#### EXERCISE REQUIREMENTS
Among the entries below, count the lines holding the string "inverters". Respond with the number alone.

#### INPUT DATA

◇ ◇ ◇ ◇ ◇ ◇ ◇

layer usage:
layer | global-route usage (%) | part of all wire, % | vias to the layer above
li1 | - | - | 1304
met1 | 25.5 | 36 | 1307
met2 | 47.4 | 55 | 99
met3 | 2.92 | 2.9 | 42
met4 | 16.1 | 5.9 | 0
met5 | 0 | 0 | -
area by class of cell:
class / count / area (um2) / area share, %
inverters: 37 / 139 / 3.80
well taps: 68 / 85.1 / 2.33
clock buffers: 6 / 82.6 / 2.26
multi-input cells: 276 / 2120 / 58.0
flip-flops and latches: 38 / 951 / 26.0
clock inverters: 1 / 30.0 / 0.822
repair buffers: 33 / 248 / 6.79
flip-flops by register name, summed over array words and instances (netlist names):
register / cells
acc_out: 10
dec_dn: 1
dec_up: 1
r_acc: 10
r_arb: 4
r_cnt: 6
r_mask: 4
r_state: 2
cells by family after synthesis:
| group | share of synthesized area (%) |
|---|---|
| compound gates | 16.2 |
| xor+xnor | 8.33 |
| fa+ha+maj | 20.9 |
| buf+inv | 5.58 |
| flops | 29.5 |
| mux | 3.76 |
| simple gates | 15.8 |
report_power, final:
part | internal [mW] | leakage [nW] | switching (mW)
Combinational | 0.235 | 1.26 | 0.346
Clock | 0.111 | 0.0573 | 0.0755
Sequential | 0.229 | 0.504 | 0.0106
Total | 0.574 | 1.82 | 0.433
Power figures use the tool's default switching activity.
$ cat config.mk
export PLATFORM = sky130hd
export DESIGN_NAME = pulse_period_meter
export DESIGN_NICKNAME = d
export VERILOG_FILES = /design/src/rtl/pulse_period_meter.sv
export SDC_FILE = /design/constraint.sdc
export NUM_CORES = 1
export LEC_CHECK = 0
export ABC_AREA = 1
export BUFFER_PORTS_ARGS = -buffer_cell sky130_fd_sc_hd__clkbuf_2
export CAP_MARGIN = 10
export CORE_UTILIZATION = 61
export DETAILED_ROUTE_END_ITERATION = 16
export HOLD_SLACK_MARGIN = 0.1
export PLACE_DENSITY_LB_ADDON = 0.12
export SYNTH_ARGS = -nofsm -noshare
export SYNTH_HDL_FRONTEND = slang
export SYNTH_SLANG_ARGS = --single-unit
$ cat constraint.sdc
create_clock -name Origin_Clock -period 4.3 [get_ports Origin_Clock]
set_input_delay 0.645 -clock Origin_Clock [delete_from_list [all_inputs] [get_ports Origin_Clock]]
set_output_delay 0.645 -clock Origin_Clock [all_outputs]
set_load 0.01 [all_outputs]
$ cat src/rtl/pulse_period_meter.sv
// Measures the spacing in clock cycles between rising edges of a pulse stream, checks it
// against EXPECTED +/- TOL, tracks lock over LOCK_N good periods and flags a sticky timeout.
module pulse_period_meter #(
    parameter int unsigned WIDTH    = 24,
    parameter int unsigned EXPECTED = 5000000,
    parameter int unsigned TOL      = 1000,
    parameter int unsigned TIMEOUT  = 10000000,
    parameter int unsigned LOCK_N   = 4
) (
    input  logic             Origin_Clock,
    input  logic             reset,
    input  logic             clr,
    input  logic             pulse_in,
    output logic [WIDTH-1:0] period,
    output logic             period_valid,
    output logic             in_range,
    output logic             locked,
    output logic             timeout
);

    localparam int unsigned LockW = $clog2(LOCK_N + 1);
    localparam logic [WIDTH-1:0] TimeoutCnt = WIDTH'(TIMEOUT);
    localparam logic [LockW-1:0] LockMax    = LockW'(LOCK_N);
    localparam logic [WIDTH-1:0] CountOne   = WIDTH'(1);

    typedef enum logic {StIdle, StMeasure} state_e;

    state_e           state_q, state_d;
    logic [WIDTH-1:0] count_q, count_d;
    logic [WIDTH-1:0] period_q, period_d;
    logic [LockW-1:0] lock_cnt_q, lock_cnt_d;
    logic             pulse_q;
    logic             valid_q, valid_d;
    logic             in_range_q, in_range_d;
    logic             locked_q, locked_d;
    logic             timeout_q, timeout_d;

    logic             pulse_edge;
    logic [31:0]      count_ext;
    logic [31:0]      diff;
    logic             in_range_now;

    assign pulse_edge = pulse_in & ~pulse_q;

    // Difference is taken in the larger-minus-smaller order so it can never wrap.
    assign count_ext    = 32'(count_q);
    assign diff         = (count_ext >= EXPECTED) ? (count_ext - EXPECTED) : (EXPECTED - count_ext);
    assign in_range_now = (diff <= TOL);

    always_comb begin
        state_d    = state_q;
        count_d    = count_q;
        period_d   = period_q;
        valid_d    = 1'b0;
        in_range_d = in_range_q;
        lock_cnt_d = lock_cnt_q;
        locked_d   = locked_q;
        timeout_d  = timeout_q;

        if (clr) begin
            state_d    = StIdle;
            count_d    = '0;
            period_d   = '0;
            in_range_d = 1'b0;
            lock_cnt_d = '0;
            locked_d   = 1'b0;
            timeout_d  = 1'b0;
        end else begin
            case (state_q)
                StIdle: begin
                    count_d = '0;
                    if (pulse_edge) begin
                        state_d   = StMeasure;
                        count_d   = CountOne;
                        timeout_d = 1'b0;
                    end
                end
                StMeasure: begin
                    // An edge coinciding with count==TIMEOUT still reports a period.
                    if (pulse_edge) begin
                        period_d   = count_q;
                        valid_d    = 1'b1;
                        count_d    = CountOne;
                        in_range_d = in_range_now;
                        if (in_range_now) begin
                            lock_cnt_d = (lock_cnt_q == LockMax) ? LockMax : lock_cnt_q + 1'b1;
                        end else begin
                            lock_cnt_d = '0;
                        end
                        locked_d = (lock_cnt_d == LockMax);
                    end else if (count_q < TimeoutCnt) begin
                        count_d = count_q + 1'b1;
                    end else begin
                        state_d    = StIdle;
                        count_d    = '0;
                        timeout_d  = 1'b1;
                        locked_d   = 1'b0;
                        lock_cnt_d = '0;
                    end
                end
                default: state_d = StIdle;
            endcase
        end
    end

    always_ff @(posedge Origin_Clock or negedge reset) begin
        if (!reset) begin
            state_q    <= StIdle;
            count_q    <= '0;
            period_q   <= '0;
            pulse_q    <= 1'b0;
            valid_q    <= 1'b0;
            in_range_q <= 1'b0;
            lock_cnt_q <= '0;
            locked_q   <= 1'b0;
            timeout_q  <= 1'b0;
        end else begin
            state_q    <= state_d;
            count_q    <= count_d;
            period_q   <= period_d;
            pulse_q    <= clr ? 1'b0 : pulse_in;
            valid_q    <= valid_d;
            in_range_q <= in_range_d;
            lock_cnt_q <= lock_cnt_d;
            locked_q   <= locked_d;
            timeout_q  <= timeout_d;
        end
    end

    assign period       = period_q;
    assign period_valid = valid_q;
    assign in_range     = in_range_q;
    assign locked       = locked_q;
    assign timeout      = timeout_q;

endmodule

# == Yosys cells after proc, flatten, opt, wreduce, memory -nomap -nowiden ==
# Index checks and enable logic that the tools add are counted.
# W data, S select, Z words.
# word_totals
output_inout_bits,28
regBits,57
word_cells,68
inputBits,4
# op_classes
n_addsub,4
n_mux,38
order_cmp,3
n_eq_ne,6
n_reduce_logical,5
bitwise_logic,3
# op_table
op,count
$mux W24,6
$pmux W24 S2,1
$le A32 B10 Y1 const B,1
$mux W32,1
$mux W3,9
$sub A23 B24 Y25 const A,1
$sub A24 B23 Y25 const B,1
$add A24 B1 Y24 const B,1
$ge A24 B23 Y1 const B,1
$lt A24 B24 Y1 const B,1
$mux W1,19
$ne A3 B3 Y1 const B,4
$eq A3 B3 Y1 const B,2
$pmux W1 S2,2
$reduce_and A2 Y1,2
$reduce_bool A2 Y1,2
$add A3 B1 Y3 const B,1
$reduce_and A3 Y1,1
$not A1 Y1,2
$and A1 B1 Y1,1

# == Longest topological paths before layout ==
# depth
word_depth,11
depth_mapped,20
depth_no_buf,19

# == Worst setup path before layout ==
# Ideal clock, no wire load.
# synth_timing
kind,reg-to-reg
start,register count_q[6]
end,"register in_range_q, in the netlist in_range"
path_buffers,1
stages_incl_launch_ff,19
arrival_ps,2087
path_slack_ps,2139
t_required_ps,4226
setup_ps,74
cell_sequence,dfrtp_1 buf_2 inv_1 ha_1 nor2_2 nand2_1 nand2_1 nand2_1 nand2_1 nand2_1 inv_1 nand3_1 nand3_1 nand3_1 nor2_1 nand3_1 nor2_2 inv_2 o21ai_2
# synth_via
elab_chain_len,6
elab_cells_between_ends,8
# synth_rtl
item,line,source
"start, declared",29,"logic [WIDTH-1:0] count_q, count_d;"
"start signal, assigned",119,count_q <= count_d;
$sub A23 B24 Y25 (tied with other cells),47,assign diff = (count_ext >= EXPECTED) ? (count_ext - EXPECTED) : (EXPECTED - count_ext);
$mux W32 *,47,
$le A32 B10 Y1 *,48,assign in_range_now = (diff <= TOL);
$mux W1 *,80,if (pulse_edge) begin
$mux W1 *,69,case (state_q)
$mux W1 *,60,if (clr) begin
"end signal, assigned",123,in_range_q <= in_range_d;
"end, declared",34,"logic in_range_q, in_range_d;"
# Mark *: on every way between the ends. The rest lies on a longest branch, timed or not. The select of a mux whose other input is x is not followed.
# A chain may end at the register's enable or synchronous reset.

# == Worst setup path in the final report ==
# layout_timing
start,register count_q[6]
end,register lock_cnt_q[0]
# layout_via
elab_chain_len,10
elab_cells_between_ends,15
# layout_rtl
item,line,source
$sub A23 B24 Y25 (tied with other cells),47,
$mux W32,47,
$le A32 B10 Y1,48,
$mux W3,85,if (in_range_now) begin
$mux W3,80,
$mux W3,69,
$mux W3,60,
$mux W3,80,
$mux W3,69,
$mux W3,60,
"end signal, assigned",124,lock_cnt_q <= lock_cnt_d;
"end, declared",31,"logic [LockW-1:0] lock_cnt_q, lock_cnt_d;"
# Parallel ways exist; a longest one is shown, timed or not. The select of a mux whose other input is x is not followed.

◇ ◇ ◇ ◇ ◇ ◇ ◇

#### THE ANSWER
2